Further valuable information was obtained by geological observations of the islands. These demonstrated that the islands were an archipelago, formed from the remains of a fairly extensive tableland, the surface of which was composed of basalt so similar in character as to be almost identical with the basalts of the north of Scotland. To the scientific mind this suggests that at one time these far-outlying islands were connected with lands from which they are now separated by enormous stretches of sea, and were subject, in that distant period, to the same volcanic outbursts and covered by the same basaltic flows that resulted. It must have been a period of enormous volcanic activity, for the beds of basalt overlying the fossil-bearing strata averaged six hundred feet in thickness, while evidence of successive flows is found in the existence of sedimentary fossil-bearing rocks sandwiched between layers of basalt.

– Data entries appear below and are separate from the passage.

--- src/rtl/gpfc_pkg.sv ---
`timescale 1ns / 1ps

package gpfc_pkg;

  // Centering gains on the finger midpoint, N/m and N s/m
  localparam logic signed [9:0] CENTER_KP = 10'sd400;
  localparam logic signed [9:0] CENTER_KV = 10'sd40;

  localparam logic [1:0] MODE_MOVE  = 2'd0;
  localparam logic [1:0] MODE_GRASP = 2'd1;

  localparam int REG_IDX_W = 3;
  localparam logic [REG_IDX_W-1:0] REG_DESIRED_WIDTH  = 3'd0;
  localparam logic [REG_IDX_W-1:0] REG_DESIRED_SPEED  = 3'd1;
  localparam logic [REG_IDX_W-1:0] REG_DESIRED_FORCE  = 3'd2;
  localparam logic [REG_IDX_W-1:0] REG_GRIP_MODE      = 3'd3;
  localparam logic [REG_IDX_W-1:0] REG_MAX_WIDTH      = 3'd4;
  localparam logic [REG_IDX_W-1:0] REG_STIFFNESS_GAIN = 3'd5;
  localparam logic [REG_IDX_W-1:0] REG_DAMPING_GAIN   = 3'd6;

  localparam int CONSTR_W = 34;
  localparam int P_TERM_W = 34;
  localparam int D_TERM_W = 42;
  localparam int SUM_W    = 44;

  typedef struct packed {
    logic signed [15:0] finger_one_pos;
    logic signed [15:0] finger_two_pos;
    logic signed [23:0] finger_one_vel;
    logic signed [23:0] finger_two_vel;
  } sample_t;

  typedef struct packed {
    logic signed [31:0] torque_one;
    logic signed [31:0] torque_two;
    logic signed [15:0] half_open;
    logic        [3:0]  clamp_flags;
    logic               mode_unknown;
  } result_t;

  typedef struct packed {
    logic signed [15:0] set_width;
    logic signed [23:0] set_speed;
    logic signed [31:0] set_force;
    logic        [1:0]  grip_mode;
    logic        [14:0] max_width;
    logic        [15:0] stiffness_gain;
    logic        [15:0] damping_gain;
  } cfg_t;

  // Products and clamped terms handed from the front stage to the summing stage
  typedef struct packed {
    logic signed [CONSTR_W-1:0] constraint_force;
    logic signed [P_TERM_W-1:0] p_term;
    logic signed [D_TERM_W-1:0] d_term;
    logic signed [31:0]         grasp_force;
    logic        [1:0]          grip_mode;
    logic signed [15:0]         width;
    logic        [3:0]          clamp_flags;
  } terms_t;

endpackage

--- src/rtl/gpfc_regs.sv ---
`timescale 1ns / 1ps

module gpfc_regs (
  input  logic                clk,
  input  logic                rst,
  input  logic                psel,
  input  logic                penable,
  input  logic                pwrite,
  input  logic [4:0]          paddr,
  input  logic [31:0]         pwdata,
  output logic [31:0]         prdata,
  output logic                pready,
  output gpfc_pkg::cfg_t      cfg
);

  logic                              wr_en;
  logic [gpfc_pkg::REG_IDX_W-1:0]    idx;

  assign pready = 1'b1;
  assign wr_en  = psel && penable && pwrite;
  assign idx    = paddr[4:2];

  always_ff @(posedge clk) begin
    if (rst) begin
      cfg.set_width      <= 16'sd2621;
      cfg.set_speed      <= '0;
      cfg.set_force      <= '0;
      cfg.grip_mode      <= gpfc_pkg::MODE_MOVE;
      cfg.max_width      <= 15'd5243;
      cfg.stiffness_gain <= 16'd400;
      cfg.damping_gain   <= 16'd40;
    end else if (wr_en) begin
      unique case (idx)
        gpfc_pkg::REG_DESIRED_WIDTH:  cfg.set_width      <= pwdata[15:0];
        gpfc_pkg::REG_DESIRED_SPEED:  cfg.set_speed      <= pwdata[23:0];
        gpfc_pkg::REG_DESIRED_FORCE:  cfg.set_force      <= pwdata;
        gpfc_pkg::REG_GRIP_MODE:      cfg.grip_mode      <= pwdata[1:0];
        gpfc_pkg::REG_MAX_WIDTH:      cfg.max_width      <= pwdata[14:0];
        gpfc_pkg::REG_STIFFNESS_GAIN: cfg.stiffness_gain <= pwdata[15:0];
        gpfc_pkg::REG_DAMPING_GAIN:   cfg.damping_gain   <= pwdata[15:0];
        default: ;
      endcase
    end
  end

  always_comb begin
    unique case (idx)
      gpfc_pkg::REG_DESIRED_WIDTH:  prdata = {16'b0, cfg.set_width};
      gpfc_pkg::REG_DESIRED_SPEED:  prdata = {8'b0, cfg.set_speed};
      gpfc_pkg::REG_DESIRED_FORCE:  prdata = cfg.set_force;
      gpfc_pkg::REG_GRIP_MODE:      prdata = {30'b0, cfg.grip_mode};
      gpfc_pkg::REG_MAX_WIDTH:      prdata = {17'b0, cfg.max_width};
      gpfc_pkg::REG_STIFFNESS_GAIN: prdata = {16'b0, cfg.stiffness_gain};
      gpfc_pkg::REG_DAMPING_GAIN:   prdata = {16'b0, cfg.damping_gain};
      default:                      prdata = '0;
    endcase
  end

endmodule

--- src/rtl/gpfc_front.sv ---
`timescale 1ns / 1ps

module gpfc_front (
  input  logic                clk,
  input  logic                rst,
  input  gpfc_pkg::cfg_t      cfg,
  input  logic                sample_valid,
  output logic                sample_ready,
  input  gpfc_pkg::sample_t   sample,
  output logic                terms_valid,
  input  logic                terms_ready,
  output gpfc_pkg::terms_t    terms
);

  gpfc_pkg::sample_t  smp;
  logic               smp_valid;
  logic               terms_en;
  gpfc_pkg::terms_t   terms_next;

  logic signed [16:0] pos_sum, pos_dif;
  logic signed [24:0] vel_sum, vel_dif;
  logic signed [15:0] centre, width;
  logic signed [23:0] centre_vel, speed;
  logic               dw_over, dw_under, ds_under, df_under;
  logic signed [15:0] dw;
  logic signed [23:0] ds;
  logic signed [31:0] df;
  logic signed [16:0] width_err;
  logic signed [24:0] speed_err;

  assign terms_en     = !terms_valid || terms_ready;
  assign sample_ready = !smp_valid || terms_en;

  always_ff @(posedge clk) begin
    if (rst) begin
      smp_valid <= 1'b0;
    end else if (sample_ready) begin
      smp_valid <= sample_valid;
    end
  end

  always_ff @(posedge clk) begin
    if (sample_ready && sample_valid) begin
      smp <= sample;
    end
  end

  always_comb begin
    pos_sum = 17'(smp.finger_one_pos) + 17'(smp.finger_two_pos);
    pos_dif = 17'(smp.finger_one_pos) - 17'(smp.finger_two_pos);
    vel_sum = 25'(smp.finger_one_vel) + 25'(smp.finger_two_vel);
    vel_dif = 25'(smp.finger_one_vel) - 25'(smp.finger_two_vel);
    // arithmetic halving: drop the low bit
    centre     = pos_sum[16:1];
    width      = pos_dif[16:1];
    centre_vel = vel_sum[24:1];
    speed      = vel_dif[24:1];

    // max_width is never negative, so over and under are exclusive
    dw_over  = cfg.set_width > $signed({1'b0, cfg.max_width});
    dw_under = cfg.set_width[15];
    ds_under = cfg.set_speed[23];
    df_under = cfg.set_force[31];
    dw = dw_over ? $signed({1'b0, cfg.max_width}) : (dw_under ? '0 : cfg.set_width);
    ds = ds_under ? '0 : cfg.set_speed;
    df = df_under ? '0 : cfg.set_force;

    width_err = 17'(width) - 17'(dw);
    speed_err = 25'(speed) - 25'(ds);

    terms_next.constraint_force =
        -(34'(centre) * 34'(gpfc_pkg::CENTER_KP))
        - (34'(centre_vel) * 34'(gpfc_pkg::CENTER_KV));
    terms_next.p_term =
        34'(width_err) * 34'($signed({1'b0, cfg.stiffness_gain}));
    terms_next.d_term =
        42'(speed_err) * 42'($signed({1'b0, cfg.damping_gain}));
    terms_next.grasp_force = df;
    terms_next.grip_mode   = cfg.grip_mode;
    terms_next.width       = width;
    terms_next.clamp_flags = {df_under, ds_under, dw_under, dw_over};
  end

  always_ff @(posedge clk) begin
    if (rst) begin
      terms_valid <= 1'b0;
    end else if (terms_en) begin
      terms_valid <= smp_valid;
    end
  end

  always_ff @(posedge clk) begin
    if (terms_en && smp_valid) begin
      terms <= terms_next;
    end
  end

endmodule

--- src/rtl/gpfc_back.sv ---
`timescale 1ns / 1ps

module gpfc_back (
  input  logic                clk,
  input  logic                rst,
  input  logic                terms_valid,
  output logic                terms_ready,
  input  gpfc_pkg::terms_t    terms,
  output logic                result_valid,
  input  logic                result_ready,
  output gpfc_pkg::result_t   result
);

  localparam logic signed [gpfc_pkg::SUM_W-1:0] SAT_MAX = 44'sd2147483647;
  localparam logic signed [gpfc_pkg::SUM_W-1:0] SAT_MIN = -44'sd2147483648;

  logic signed [gpfc_pkg::SUM_W-1:0] behave, sum_one, sum_two, constr;
  logic                              unknown;
  gpfc_pkg::result_t                 result_next;

  function automatic logic signed [31:0] sat32(input logic signed [gpfc_pkg::SUM_W-1:0] x);
    logic signed [31:0] r;
    if (x > SAT_MAX) begin
      r = 32'sh7fffffff;
    end else if (x < SAT_MIN) begin
      r = 32'sh80000000;
    end else begin
      r = x[31:0];
    end
    return r;
  endfunction

  assign terms_ready = !result_valid || result_ready;

  always_comb begin
    unknown = 1'b0;
    case (terms.grip_mode)
      gpfc_pkg::MODE_MOVE:  behave = -44'(terms.p_term) - 44'(terms.d_term);
      gpfc_pkg::MODE_GRASP: behave = -44'(terms.grasp_force);
      default: begin
        behave  = '0;
        unknown = 1'b1;
      end
    endcase
    constr  = 44'(terms.constraint_force);
    sum_one = constr + behave;
    sum_two = constr - behave;

    result_next.torque_one   = sat32(sum_one);
    result_next.torque_two   = sat32(sum_two);
    result_next.half_open    = terms.width;
    result_next.clamp_flags  = terms.clamp_flags;
    result_next.mode_unknown = unknown;
  end

  always_ff @(posedge clk) begin
    if (rst) begin
      result_valid <= 1'b0;
    end else if (terms_ready) begin
      result_valid <= terms_valid;
    end
  end

  always_ff @(posedge clk) begin
    if (terms_ready && terms_valid) begin
      result <= result_next;
    end
  end

endmodule

--- src/rtl/gripper_pd_force_control.sv ---
`timescale 1ns / 1ps

// Channel   Handshake                        Payload
// sample    sample_valid / sample_ready      sample   (finger positions, velocities)
// result    result_valid / result_ready      result   (torques, width, flags)
// config    APB psel/penable/pwrite, pready  paddr, pwdata, prdata (7 regs at 4*i)
//
// One sample per cycle while result is not stalled; result_valid rises once the sample has passed
// the input register, product register and result register.
// The two gain multipliers in the front stage set the cycle time.
// Synchronous active-high rst empties the pipeline and loads register defaults.
// A stall on result holds each stage; sample_ready drops only when all are full.

module gripper_pd_force_control (
  input  logic                clk,
  input  logic                rst,
  input  logic                sample_valid,
  output logic                sample_ready,
  input  gpfc_pkg::sample_t   sample,
  output logic                result_valid,
  input  logic                result_ready,
  output gpfc_pkg::result_t   result,
  input  logic                psel,
  input  logic                penable,
  input  logic                pwrite,
  input  logic [4:0]          paddr,
  input  logic [31:0]         pwdata,
  output logic [31:0]         prdata,
  output logic                pready
);

  gpfc_pkg::cfg_t    cfg;
  gpfc_pkg::terms_t  terms;
  logic              terms_valid;
  logic              terms_ready;

  gpfc_regs u_regs (
    .clk     (clk),
    .rst     (rst),
    .psel    (psel),
    .penable (penable),
    .pwrite  (pwrite),
    .paddr   (paddr),
    .pwdata  (pwdata),
    .prdata  (prdata),
    .pready  (pready),
    .cfg     (cfg)
  );

  gpfc_front u_front (
    .clk          (clk),
    .rst          (rst),
    .cfg          (cfg),
    .sample_valid (sample_valid),
    .sample_ready (sample_ready),
    .sample       (sample),
    .terms_valid  (terms_valid),
    .terms_ready  (terms_ready),
    .terms        (terms)
  );

  gpfc_back u_back (
    .clk          (clk),
    .rst          (rst),
    .terms_valid  (terms_valid),
    .terms_ready  (terms_ready),
    .terms        (terms),
    .result_valid (result_valid),
    .result_ready (result_ready),
    .result       (result)
  );

endmodule

--- config.mk ---
export PLATFORM = sky130hd
export DESIGN_NAME = gripper_pd_force_control
export DESIGN_NICKNAME = d
export VERILOG_FILES = /design/src/rtl/gpfc_pkg.sv /design/src/rtl/gpfc_regs.sv /design/src/rtl/gpfc_front.sv /design/src/rtl/gpfc_back.sv /design/src/rtl/gripper_pd_force_control.sv
export SDC_FILE = /design/constraint.sdc
export NUM_CORES = 2
export LEC_CHECK = 0
export ABC_AREA = 1
export BUFFER_PORTS_ARGS = -buffer_cell sky130_fd_sc_hd__buf_2
export CORE_MARGIN = 5
export CORE_UTILIZATION = 35
export CTS_BUF_LIST = sky130_fd_sc_hd__clkbuf_8
export CTS_CLUSTER_DIAMETER = 30
export DETAILED_ROUTE_END_ITERATION = 7
export SLEW_MARGIN = 40
export SYNTH_ARGS = -nofsm -noshare
export SYNTH_HDL_FRONTEND = slang
export SYNTH_SLANG_ARGS = --single-unit
--- constraint.sdc ---
create_clock -name clk -period 13.7 [get_ports clk]
set_input_delay 1.37 -clock clk [delete_from_list [all_inputs] [get_ports clk]]
set_output_delay 1.37 -clock clk [all_outputs]
set_load 0.03 [all_outputs]
-- Word-level counts from Yosys, hierarchy flattened
Cells that the tools add are included.
- bits in registers: 452
- input port bits: 124
- logic and storage cells: 84
- add/subtract/negate cells: 13
- reduce and logical (&&, ||, !) cells: 21
- multiply operators: 4
- order comparisons: 5
- multiplexer cells: 8
- equal/unequal tests: 7
- operators with widths (kind ; count):
    case mux 32 bit (7 select lines) ; 1
    greater-than comparator 44 x 32 -> 1 bit (second input constant) ; 2
    < comparator 44 x 32 -> 1 bit (second input constant) ; 2
    case mux 44 bit (2 select lines) ; 1
    2-to-1 mux 32 bit ; 2
    subtractor 24 x 24 -> 25 bit ; 2
    adder 34 x 44 -> 44 bit ; 1
    negator 31 -> 44 bit ; 1
    negator 34 -> 44 bit ; 1
    subtractor 34 x 44 -> 44 bit ; 1
    subtractor 44 x 42 -> 44 bit ; 1
    multiplier 25 x 17 -> 42 bit ; 1
    multiplier 17 x 17 -> 34 bit ; 1
    negator 34 bit ; 1
    subtractor 16 x 16 -> 17 bit ; 2
    subtractor 34 bit ; 1
    2-to-1 mux 15 bit ; 2
    multiplier 24 x 4 -> 28 bit (second input constant) ; 1
    adder 24 x 24 -> 25 bit ; 1
    2-to-1 mux 23 bit ; 1
    multiplier 16 x 6 -> 22 bit (second input constant) ; 1
    adder 16 x 16 -> 17 bit ; 1
    greater-than comparator 16 bit ; 1
    AND reduction 2 bit ; 7
    other kinds (11) ; 22

-- Longest topological paths before layout
- depth after elaboration: 6
- gate-level depth with buffers: 49
- depth with buffers taken out: 48

-- By module
From an unflattened synthesis, not the netlist that was laid out.
- cell total of the unflattened synthesis: 9270
- area, all modules: 67646.1 µm²
- by module, submodules not included (module ; cells each ; seq. area each (µm²) ; area each (µm²) ; instances):
    gpfc_front ; 5906 ; 7247.0 ; 46828.7 ; 1
    gpfc_back ; 2416 ; 2572.5 ; 14724.1 ; 1
    gpfc_regs ; 948 ; 2422.3 ; 6093.3 ; 1

-- Least setup slack after synthesis
Ideal clock, no wire load.
- path type: flip-flop to flip-flop
- start point: reg u_front.smp[66] (netlist bit)
- end point: reg u_front.terms[128] (netlist name)
- path slack: 4618 ps
- stages on the path, launching flop included: 48
- arrival: 8816 ps
- path through: edfxtp_1 ha_1 buf_2 nand2_1 o21ai_0 nand2_1 nand2_1 a21oi_1 o21ai_0 nand2_1 nand2_1 a21oi_1 o21ai_0 xor2_1 ha_1 nand2_1 a21oi_1 a211oi_1 [12 not listed] fa_1 clkbuf_1 inv_1 fa_1 fa_1 inv_1 fa_1 inv_1 fa_1 inv_1 ha_1 nand2_1 nor2_1 nand2_1 nor4b_1 nand2_1 o2111ai_1 xor2_1
- RTL lines (what ; line ; text):
    start, declared ; gpfc_front.sv:15 ; gpfc_pkg::sample_t smp;
    start signal, assigned ; gpfc_front.sv:44 ; smp <= sample;

==> run_results.csv <==
group,metric,value,unit
floorplan,start_util,35.24,%
detailed_routing,ant_nets,0,
logic_synthesis,synth_edf_count,325,
floorplan,coreArea,176500,µm²
timing,layout_setup_ws,2504,ps
timing,clock.fmax,0.08932,GHz
floorplan,io_pins,244,
worst_setup_path,crit_buf_inv,6,
timing,setup_tns,0,ps
grt,grt_max_degree,103,
logic_synthesis,netlist_instances,8030,
detailed_routing,vias_per_cell,5.079,
detailed_routing,drc,0,
worst_setup_path,worstPathMaxFanout,14,
timing,setup_viol,0,
logic_synthesis,synth_flop_cell,"edfxtp_1",
logic_synthesis,synth.distinct_cells,64,
layout,register_area,12250,µm²
clock_tree,cts.clk_slew.worst_paths,60,ps
logic_synthesis,syn_area,62200,µm²
layout,area_growth_syn_to_layout,9.816,%
run,max-cap-violations,0,
timing,finalHoldWorstSlack,409.3,ps
grt,grt_pass1_vias,54454,
clock_tree,cts_tree,"built",
detailed_routing,wl_per_cell,20.19,µm
grt,grt_usage,22.77,%
clock_tree,cts_resized,0,
logic_synthesis,ys_warn_count,0,
worst_setup_path,crit_top_cell,"nand2_1",
timing,slew_headroom,41.14,%
worst_setup_path,cp_top_family,"adder cells",
worst_setup_path,startpoint_type,"register",
floorplan,fp.dieH,431.6,µm
grt,grt_pass1_wl,325400,µm
timing,worst_pin_slew,881.7,ps
clock_tree,cts_hold_buf,0,
grt,grt_overflow_total,0,
floorplan,rows,154,
clock_tree,clkSinkCount,449,
detailed_routing,drt-initial-drc-count,4411,
worst_setup_path,endpoint_kind,"register",
logic_synthesis,ys_seq_area_share,19.68,%
clock_tree,clockBufferDepth,3,
timing,rsz0062_at_grt,"false",
min_path,hp-class,"reg -> reg",
clock_tree,cts-root-buf,"clkbuf_8",
clock_tree,postCtsSetupBuffers,0,
floorplan,dieArea,186200,µm²
timing,hold_viol,0,
clock_tree,clock_latency,810,ps
layout,fin_nets,9659,
grt,antenna_found_initial,16,
worst_setup_path,cp_data_arrival_time,11690,ps
logic_synthesis,yosys_register_bits,449,
floorplan,fp.dieW,431.6,µm
worst_setup_path,slowest_delay,990,ps
timing,period_needed,11200,ps
worst_setup_path,crit_path_top_delay_cell,"fa_1",
clock_tree,htreeDepth,3,
timing,fin_crit_sh,81.72,%
detailed_routing,routed_wl,215000,µm
clock_tree,cts_buffers,104,
layout,final_cell_mix,"1707 x inv_1, 1474 x nand2_1, 791 x nor2_1",
logic_synthesis,async_flop_share,0,%
outcome,run_status,"complete, no violations",
layout,multi_input_area,42630,µm²
timing,maxSlewViolCount,0,
timing,skew,48.76,ps
worst_setup_path,worstSetupPathType,"reg -> reg",
place,gp_congestion,0.9804,
layout,nFillCells,18435,
detailed_routing,vias,54087,
layout,drive_gt1_share,6.891,%
logic_synthesis,avgSynthCellArea,7.746,µm²
logic_synthesis,synth_fp_nets,9475,
layout,fin_util,38.70,%
place,portBuffers,240,
place,post-place-ws,2624,ps
layout,mostFrequentLayoutCell,"inv_1",
worst_setup_path,critPathRequiredTime,14190,ps
detailed_routing,first_pass_iters,6,
place,dp_hpwl,180200,µm
kinds of logic (layout without fill, tap and decap cells):
group / count (synthesis) / after routing / synth area share (%)
simple gates: 2784 / 2784 / 18.28
buf+inv: 1936 / 2207 / 11.90
fa+ha+maj: 1321 / 1321 / 34.79
compound gates: 1238 / 1238 / 11.09
flops: 449 / 449 / 19.68
xor+xnor: 301 / 301 / 4.238
other cells: 1 / 9 / 0.006029
worst reg2reg max path, delay by kind of cell (launching register included):
kind                     cells  cell delay [ps]
XOR/XNOR                     2              700
adder cells (fa/ha/maj)      9             4920
flip-flops                   1              390
buffers and inverters        6              690
AO/OA/AOI/OAI                9             1930
AND/OR/NAND/NOR             19             2330
registers in the layout, summed over array words and instances (netlist names):
register             cells
u_front.smp             80
u_regs.cfg             121
u_front.terms_valid      1
u_back.result           85
u_front.smp_valid        1
u_front.terms          160
u_back.result_valid      1
through the flow:
stage	instance area [µm²]	instances
after floorplan	62200	8030
after global placement	65740	10445
after detailed placement	65810	10447
after CTS	68250	10640
after global routing	68300	10647
final	68310	10649
final timing paths:
kind / start / end / slack, ps / cells past startpoint
max: u_front.smp[66]$_DFFE_PP_ / u_front.terms[129]$_DFFE_PP_ / 2500 / 45
max reg2reg: u_front.smp[66]$_DFFE_PP_ / u_front.terms[129]$_DFFE_PP_ / 2500 / 45
min: u_front.terms[17]$_DFFE_PP_ / u_back.result[18]$_DFFE_PP_ / 410 / 0
min reg2reg: u_front.terms[17]$_DFFE_PP_ / u_back.result[18]$_DFFE_PP_ / 410 / 0
metal layers:
layer / part of all wire (%) / track usage, % / vias to the layer above
li1: - / - / 25633
met1: 43 / 29.51 / 26217
met2: 46 / 38.15 / 1816
met3: 6.4 / 3.436 / 417
met4: 4.5 / 9.286 / 4
met5: 0.015 / 0 / -
final cells by class:
class	count	share of cell area (%)
clock inverter	87	1.436
timing repair buffer	280	2.242
clock buffer	106	2.136
sequential	449	17.93
multi-input combinational	5645	62.41
antenna	8	0.02931
tap	2340	4.286
inverter	1734	9.538
cells in the mapped netlist, drive strengths merged, types with 8 or more instances:
cell type / count / share of area (%)
a21oi: 556 / 4.5
o2111ai: 13 / 0.18
a31oi: 47 / 0.47
xor2: 227 / 3.2
or2: 57 / 0.57
xnor2: 74 / 1.0
o211ai: 15 / 0.18
a211oi: 8 / 0.097
clkbuf: 158 / 0.95
a221oi: 11 / 0.15
o22ai: 15 / 0.15
o21a: 15 / 0.18
a21boi: 20 / 0.24
o221ai: 17 / 0.24
nand4: 44 / 0.44
o21ai: 415 / 3.4
dfxtp: 124 / 4.0
nand3: 293 / 2.4
o31ai: 11 / 0.16
nor3: 66 / 0.57
clkinv: 21 / 0.13
ha: 640 / 13
buf: 44 / 0.49
o21bai: 52 / 0.63
nor2: 798 / 4.9
fa: 681 / 22
inv: 1713 / 10
nand2: 1487 / 9.0
nor4: 17 / 0.17
a21o: 28 / 0.34
edfxtp: 325 / 16
Power is left out: the tool's default activity adds up to more than one toggle a clock period on the data nets, which glitch-free logic cannot reach.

Raised beaches were frequently noticed. In one case, on a beach fifty feet above the present sea-level, a pine tree, evidently of considerable age and about twenty feet in length, was found where it had obviously been thrown up by the tide in the bygone years when the beach formed the shore of the sea. Under this beach there was a bed of sandstone showing fossils of plant remains, while above it towered basalt cliffs five hundred feet high. Lignite and bituminous shale were met with in the sandstone under the basalt, and, in muddy stretches of country, horns and other remains of reindeer were found, though there are no living representatives of these animals now on the islands. Among the fossils brought away was one of a plant long since extinct in all parts of the world save Japan, where the tree is still a flourishing variety.
While Franz Josef Land was being explored and mapped, a private expedition formed by Sir Martin Conway visited Spitzbergen. It was this island which Sir John Franklin advocated should be the base of operations for an expedition to the Pole. The reason for this opinion was the belief that Spitzbergen was merely the most southerly point of a chain of islands, if not of an island continent, stretching away to the north. A similar idea, held in regard to Franz Josef Land, was dispelled by the Jackson-Harmsworth expedition; the information which was made available on the return of the Conway party also dispelled the Franklin view.

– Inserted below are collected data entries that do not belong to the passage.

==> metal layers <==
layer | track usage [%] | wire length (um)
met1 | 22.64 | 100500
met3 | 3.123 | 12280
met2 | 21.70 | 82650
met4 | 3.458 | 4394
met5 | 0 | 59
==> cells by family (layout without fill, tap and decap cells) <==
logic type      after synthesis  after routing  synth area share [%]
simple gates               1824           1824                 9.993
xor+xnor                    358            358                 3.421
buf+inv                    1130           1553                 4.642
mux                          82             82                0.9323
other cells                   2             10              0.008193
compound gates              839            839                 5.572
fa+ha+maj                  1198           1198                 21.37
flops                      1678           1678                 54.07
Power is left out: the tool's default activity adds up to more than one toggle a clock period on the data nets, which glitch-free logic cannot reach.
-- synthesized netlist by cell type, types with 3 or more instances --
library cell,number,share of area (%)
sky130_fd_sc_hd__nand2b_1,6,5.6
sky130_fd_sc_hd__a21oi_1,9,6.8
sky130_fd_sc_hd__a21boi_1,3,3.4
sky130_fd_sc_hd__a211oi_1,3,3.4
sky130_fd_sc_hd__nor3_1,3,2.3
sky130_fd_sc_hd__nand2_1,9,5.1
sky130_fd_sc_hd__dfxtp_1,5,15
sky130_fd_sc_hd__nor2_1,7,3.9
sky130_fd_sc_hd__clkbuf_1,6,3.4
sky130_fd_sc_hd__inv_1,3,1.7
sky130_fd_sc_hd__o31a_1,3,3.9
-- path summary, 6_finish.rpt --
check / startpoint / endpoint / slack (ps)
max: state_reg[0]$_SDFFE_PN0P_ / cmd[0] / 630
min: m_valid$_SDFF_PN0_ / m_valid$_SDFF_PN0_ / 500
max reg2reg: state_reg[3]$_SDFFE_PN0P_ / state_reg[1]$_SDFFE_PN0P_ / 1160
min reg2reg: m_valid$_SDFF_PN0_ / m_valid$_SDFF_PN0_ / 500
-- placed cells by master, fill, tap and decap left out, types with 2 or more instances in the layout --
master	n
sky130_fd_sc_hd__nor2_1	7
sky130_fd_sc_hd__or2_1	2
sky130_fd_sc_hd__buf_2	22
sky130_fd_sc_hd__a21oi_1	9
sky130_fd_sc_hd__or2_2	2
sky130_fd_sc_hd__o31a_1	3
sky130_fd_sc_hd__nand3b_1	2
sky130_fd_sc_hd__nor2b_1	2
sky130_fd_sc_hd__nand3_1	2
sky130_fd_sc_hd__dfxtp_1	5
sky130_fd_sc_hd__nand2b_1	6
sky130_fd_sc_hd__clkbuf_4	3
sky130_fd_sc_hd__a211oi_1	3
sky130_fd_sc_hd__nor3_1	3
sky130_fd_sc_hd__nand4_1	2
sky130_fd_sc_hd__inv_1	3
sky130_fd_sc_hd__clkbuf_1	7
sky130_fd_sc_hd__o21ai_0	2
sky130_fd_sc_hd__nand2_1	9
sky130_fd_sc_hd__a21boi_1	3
--- config.mk ---
export PLATFORM = sky130hd
export DESIGN_NAME = lmlt_core
export DESIGN_NICKNAME = d
export VERILOG_FILES = /design/src/lcd_mode_line_timing_unit_defines.svh /design/src/lmlt_pkg.sv /design/src/lmlt_core.sv
export SDC_FILE = /design/constraint.sdc
export NUM_CORES = 1
export LEC_CHECK = 0
export BUFFER_PORTS_ARGS = -buffer_cell sky130_fd_sc_hd__buf_2
export CAP_MARGIN = 20
export CORE_ASPECT_RATIO = 0.7
export CORE_UTILIZATION = 54
export DETAILED_ROUTE_END_ITERATION = 12
export GPL_TIMING_DRIVEN = 1
export PLACE_DENSITY = 0.91
export SETUP_SLACK_MARGIN = 0.05
export SLEW_MARGIN = 40
export SYNTH_ARGS = -nofsm -noshare
export SYNTH_HDL_FRONTEND = slang
export SYNTH_SLANG_ARGS = --single-unit
export TNS_END_PERCENT = 10
--- constraint.sdc ---
create_clock -name vclk -period 6.65
set_clock_uncertainty 0.2 [all_clocks]
set_input_delay 0.665 -clock vclk [all_inputs]
set_output_delay 0.665 -clock vclk [all_outputs]
set_load 0.02 [all_outputs]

Curiously enough the objective of the expedition is one of the most anciently discovered lands in the Arctic regions, and one that has a history full of incident; yet the interior was unknown to man from the time of its discovery in the sixteenth century to the time when Sir Martin Conway and his companions pushed their way in from the coast. Owing to the tail-end of the Gulf Stream reaching as far as its shores, the seas round Spitzbergen are freer from ice than any other seas in equally high latitudes. Situated in from 80° to 82° N., the group of islands, to which the single name is given, was first discovered by two Dutch navigators, Barendszoon and Heemskirk, who, in the year 1596, were trying to find a way of reaching China through the Arctic Sea. Eleven years later, Hudson sailed among the islands while trying for a northern route to the Indies. Failing in his attempt to get round by the north, he returned to Spitzbergen and saw how the waters were literally teeming with whales, walrus, seals, and other oil-giving animals. A flourishing fishery was started, and for years proved a bone of contention among the various maritime nations. No one country caring to annex the islands, they were practically a no-man's land, where each little colony of fishers were as a law unto themselves, though not necessarily to any one else. Consequently fights were frequent and much ill-will engendered, until the Dutch and the British Governments stepped in and came to a mutual understanding on the matter. About this time the fishery trade was so important that one colony numbered over 20,000 inhabitants during the season; but it was not a settled population, and a few years after the understanding had been arrived at, the colony was deserted owing to the ruthless slaughter of all marine animals having practically exterminated them in the vicinity. From that time the islands have been neglected, save for the occasional visits of a few trappers, until Sir Martin Conway and his companions penetrated to the interior, and came back with so many delightful experiences that an enterprising company was formed to make this snow-laden district a place for summer resort.
THE FRONT EDGE OF KING'S GLACIER, WESTERN SPITZBERGEN.
The thickness of the ice showing above the sea-level is about 100 feet.